Henri Matisse entered the art world through the back door.  He started out roaming around the rooms of the Louvre museum studying the masters and following their exact details in his work without adding any personal style before he developed his unique take on painting.

In the end he would become a master of color and form in expressing emotion on canvas.

At age 18, in 1887, Matisse’s family sent him to Paris to study law. Two years later he had an attack of appendicitis and started painting as a way to pass the time as he recovered.

Later, while working as a law clerk he took a drawing class.

The double life of law and art was too much for Matisse.  He quit law and applied for admission to the Ecole des Beaux-Arts, an influential art school, where he was rejected upfront for being under-qualified.  So he took a class in sketching in the school’s courtyard with other wannabe students.

“Join my class if you want to,” said teacher Gustave Moreau.  “I’ll fix it up later with the administration.”    

Moreau was the first of the great modern art teachers.  He believed the teacher’s task was to set the student free to be himself.  Matisse knew this was a turning point in his life.  At the same time his father also warned him he would starve to death trying to make it in the art world.

“It was if I had been called,” Matisse wrote 60 years later.  “Henceforth I did not lead my life.  It lead me.”

He first began to paint in an awkward but workmanlike style.

“I just had to put my head down and go at it like a bull at a gate,” he said.  Nothing about Matisse was easygoing.  

In an era when artists were striving to portray nature objectively Moreau was telling Matisse that was a waste of time.  Much better to imagine light and imagine color with such intensity that the observer would forget nature and see only the artist’s vision of the world.

Within six years, Moreau’s classroom produced two major painters, Rouault and Matisse.  The square-built, strong-jawed Matisse would ultimately shift the course of Western art.  

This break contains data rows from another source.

## src/rtl/wb_reg_bank_pkg.sv

```systemverilog
// wb_reg_bank_pkg: shared widths and encodings for the operand path.
//   - DATA_BUS / REG_IDX_BUS       : datapath and register-index widths
//   - ALU_A_OP_*                   : ALU operand-A source selects
//   - WB_DEST_OP_*                 : write-back destination encodings (6-7 reserved)
//   - wb_we_t                      : decoded one-hot write enables
//   - SP_RESET_DEFAULT             : stack pointer value after reset
package wb_reg_bank_pkg;

  localparam int unsigned DATA_BUS       = 16;
  localparam int unsigned REG_IDX_BUS    = 3;
  localparam int unsigned ALU_A_OP_BUS   = 3;
  localparam int unsigned WB_DEST_OP_BUS = 3;

  localparam logic [ALU_A_OP_BUS-1:0] ALU_A_OP_REGA = 3'd0;
  localparam logic [ALU_A_OP_BUS-1:0] ALU_A_OP_T    = 3'd1;
  localparam logic [ALU_A_OP_BUS-1:0] ALU_A_OP_SP   = 3'd2;
  localparam logic [ALU_A_OP_BUS-1:0] ALU_A_OP_IH   = 3'd3;
  localparam logic [ALU_A_OP_BUS-1:0] ALU_A_OP_RA   = 3'd4;
  localparam logic [ALU_A_OP_BUS-1:0] ALU_A_OP_PC   = 3'd5;

  localparam logic [WB_DEST_OP_BUS-1:0] WB_DEST_OP_NONE = 3'd0;
  localparam logic [WB_DEST_OP_BUS-1:0] WB_DEST_OP_REG  = 3'd1;
  localparam logic [WB_DEST_OP_BUS-1:0] WB_DEST_OP_T    = 3'd2;
  localparam logic [WB_DEST_OP_BUS-1:0] WB_DEST_OP_SP   = 3'd3;
  localparam logic [WB_DEST_OP_BUS-1:0] WB_DEST_OP_IH   = 3'd4;
  localparam logic [WB_DEST_OP_BUS-1:0] WB_DEST_OP_RA   = 3'd5;

  localparam logic [DATA_BUS-1:0] SP_RESET_DEFAULT = 16'hBF00;

  typedef struct packed {
    logic reg_we;
    logic t_we;
    logic sp_we;
    logic ih_we;
    logic ra_we;
  } wb_we_t;

  // Ops 6 and 7 are reserved.
  function automatic logic is_reserved_op(input logic [WB_DEST_OP_BUS-1:0] op);
    return op > WB_DEST_OP_RA;
  endfunction

endpackage

```

## src/rtl/wb_reg_bank_dest_decode.sv

```systemverilog
// wb_dest_decode: combinational write-back destination decoder.
// Ports:
//   wb_en, wb_stall, wb_dest_op : write-back control from MEM/WB
//   we                          : one-hot write enables (all zero unless committing)
//   commit_done                 : a real destination is written this cycle
//   err                         : reserved op presented with wb_en=1
module wb_dest_decode
  import wb_reg_bank_pkg::*;
(
  input  logic                      wb_en,
  input  logic                      wb_stall,
  input  logic [WB_DEST_OP_BUS-1:0] wb_dest_op,
  output wb_we_t                    we,
  output logic                      commit_done,
  output logic                      err
);

  logic w_go;

  assign w_go = wb_en & ~wb_stall;

  always_comb begin
    we          = '0;
    commit_done = 1'b0;
    err         = 1'b0;
    case (wb_dest_op)
      WB_DEST_OP_NONE: ;
      WB_DEST_OP_REG:  we.reg_we = w_go;
      WB_DEST_OP_T:    we.t_we   = w_go;
      WB_DEST_OP_SP:   we.sp_we  = w_go;
      WB_DEST_OP_IH:   we.ih_we  = w_go;
      WB_DEST_OP_RA:   we.ra_we  = w_go;
      default: ;
    endcase
    commit_done = |we;
    // Error flags the arrival of a reserved op, independent of the stall.
    err = wb_en & is_reserved_op(wb_dest_op);
  end

endmodule

```

## src/rtl/wb_reg_bank.sv

```systemverilog
// wb_reg_bank: write-back register bank (R0-R7, T, SP, IH, RA).
// Optional macro: WB_REG_BYPASS_EN forwards a committing write to the
// matching read output in the same cycle.
// Ports:
//   clk, rst                 : clock, asynchronous active-high reset
//   wb_en, wb_stall          : write-back valid / pipeline hold
//   wb_dest_op, wb_reg_idx   : destination select and general-register index
//   wb_data                  : write value
//   rx_idx, ry_idx           : read indices for REGA / REGB
//   data_REGA .. data_RA     : read data
//   wb_done                  : one-cycle pulse after a committed write
//   wb_err                   : sticky reserved-op flag
module wb_reg_bank
  import wb_reg_bank_pkg::*;
#(
  parameter int unsigned          DATA_W   = DATA_BUS,
  parameter int unsigned          REG_NUM  = 8,
  parameter int unsigned          IDX_W    = $clog2(REG_NUM),
  parameter logic [DATA_W-1:0]    SP_RESET = SP_RESET_DEFAULT
) (
  input  logic                      clk,
  input  logic                      rst,
  input  logic                      wb_en,
  input  logic                      wb_stall,
  input  logic [WB_DEST_OP_BUS-1:0] wb_dest_op,
  input  logic [IDX_W-1:0]          wb_reg_idx,
  input  logic [DATA_W-1:0]         wb_data,
  input  logic [IDX_W-1:0]          rx_idx,
  input  logic [IDX_W-1:0]          ry_idx,
  output logic [DATA_W-1:0]         data_REGA,
  output logic [DATA_W-1:0]         data_REGB,
  output logic [DATA_W-1:0]         data_T,
  output logic [DATA_W-1:0]         data_SP,
  output logic [DATA_W-1:0]         data_IH,
  output logic [DATA_W-1:0]         data_RA,
  output logic                      wb_done,
  output logic                      wb_err
);

  wb_we_t            w_we;
  logic              w_commit_done;
  logic              w_err;

  logic [DATA_W-1:0] r_gpr [REG_NUM];
  logic [DATA_W-1:0] r_t;
  logic [DATA_W-1:0] r_sp;
  logic [DATA_W-1:0] r_ih;
  logic [DATA_W-1:0] r_ra;
  logic              r_done;
  logic              r_err;

  wb_dest_decode u_dest_decode (
    .wb_en       (wb_en),
    .wb_stall    (wb_stall),
    .wb_dest_op  (wb_dest_op),
    .we          (w_we),
    .commit_done (w_commit_done),
    .err         (w_err)
  );

  always_ff @(posedge clk or posedge rst) begin
    if (rst) begin
      for (int i = 0; i < int'(REG_NUM); i++) begin
        r_gpr[i] <= '0;
      end
    end else if (w_we.reg_we) begin
      r_gpr[wb_reg_idx] <= wb_data;
    end
  end

  always_ff @(posedge clk or posedge rst) begin
    if (rst) begin
      r_t    <= '0;
      r_sp   <= SP_RESET;
      r_ih   <= '0;
      r_ra   <= '0;
      r_done <= 1'b0;
      r_err  <= 1'b0;
    end else begin
      if (w_we.t_we)  r_t  <= wb_data;
      if (w_we.sp_we) r_sp <= wb_data;
      if (w_we.ih_we) r_ih <= wb_data;
      if (w_we.ra_we) r_ra <= wb_data;
      r_done <= w_commit_done;
      r_err  <= r_err | w_err;
    end
  end

`ifdef WB_REG_BYPASS_EN
  // Write enables already carry the full commit condition.
  always_comb begin
    data_REGA = (w_we.reg_we && (wb_reg_idx == rx_idx)) ? wb_data : r_gpr[rx_idx];
    data_REGB = (w_we.reg_we && (wb_reg_idx == ry_idx)) ? wb_data : r_gpr[ry_idx];
    data_T    = w_we.t_we  ? wb_data : r_t;
    data_SP   = w_we.sp_we ? wb_data : r_sp;
    data_IH   = w_we.ih_we ? wb_data : r_ih;
    data_RA   = w_we.ra_we ? wb_data : r_ra;
  end
`else
  always_comb begin
    data_REGA = r_gpr[rx_idx];
    data_REGB = r_gpr[ry_idx];
    data_T    = r_t;
    data_SP   = r_sp;
    data_IH   = r_ih;
    data_RA   = r_ra;
  end
`endif

  assign wb_done = r_done;
  assign wb_err  = r_err;

endmodule
```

Matisse wasn’t a social activist.  He didn’t care about changing society with his art.  His art was traditional in subject matter.  He painted still lifes, family life, tables dripping with food and drink, landscapes, studio interiors, and beautiful women.  

“You were born to simplify painting,” Moreau told him.  Matisse began to understand the effects of pure color.  He cared about expressing emotion on canvas and the play of color and light.  He focused on the essential character of things.

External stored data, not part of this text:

==> src/rtl/muldiv_pkg.sv <==
// Shared types and constants for the RV32M iterative multiply/divide unit.
package muldiv_pkg;

  typedef enum logic [2:0] {
    OP_MUL    = 3'd0,
    OP_MULH   = 3'd1,
    OP_MULHSU = 3'd2,
    OP_MULHU  = 3'd3,
    OP_DIV    = 3'd4,
    OP_DIVU   = 3'd5,
    OP_REM    = 3'd6,
    OP_REMU   = 3'd7
  } muldiv_op_e;

  typedef enum logic [1:0] {
    IDLE = 2'd0,
    CALC = 2'd1,
    FIN  = 2'd2
  } muldiv_state_e;

  localparam int          MULDIV_ITER = 32;
  localparam logic [31:0] DIV0_QUOT   = 32'hFFFF_FFFF;
  localparam logic [31:0] INT_MIN     = 32'h8000_0000;

  function automatic logic [31:0] cond_neg32(input logic [31:0] x, input logic neg);
    return neg ? (~x + 32'd1) : x;
  endfunction

endpackage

His work spanned six and half decades including painting, drawing, sculpture, graphic arts, paper cut outs, set design, and book illustration.  Matisse was one of the key leaders of Fauvism the 20th century’s first avant-garde art movement.

“What I dream of is an art of balance, of purity and serenity, devoid of troubling or depressing subject matter,” he said.

On Sept. 19, 2019, Swann Auction Galleries featured a selection of Matisse prints in its 19th and 20th century Prints & Drawings sale.

Here are some current values.


Portraits; bound volume with complete text, one lithograph and numerous color illustrations; one of 2,850 copies; 1955; 12 ¼ inches by 9 ½ inches;  $1,500.

Le Tobogan; color pochoir; deluxe edition of 100; 1947; published by Teriade, Paris; 16 3/8 inches by 25 3/8 inches;  $9,375.  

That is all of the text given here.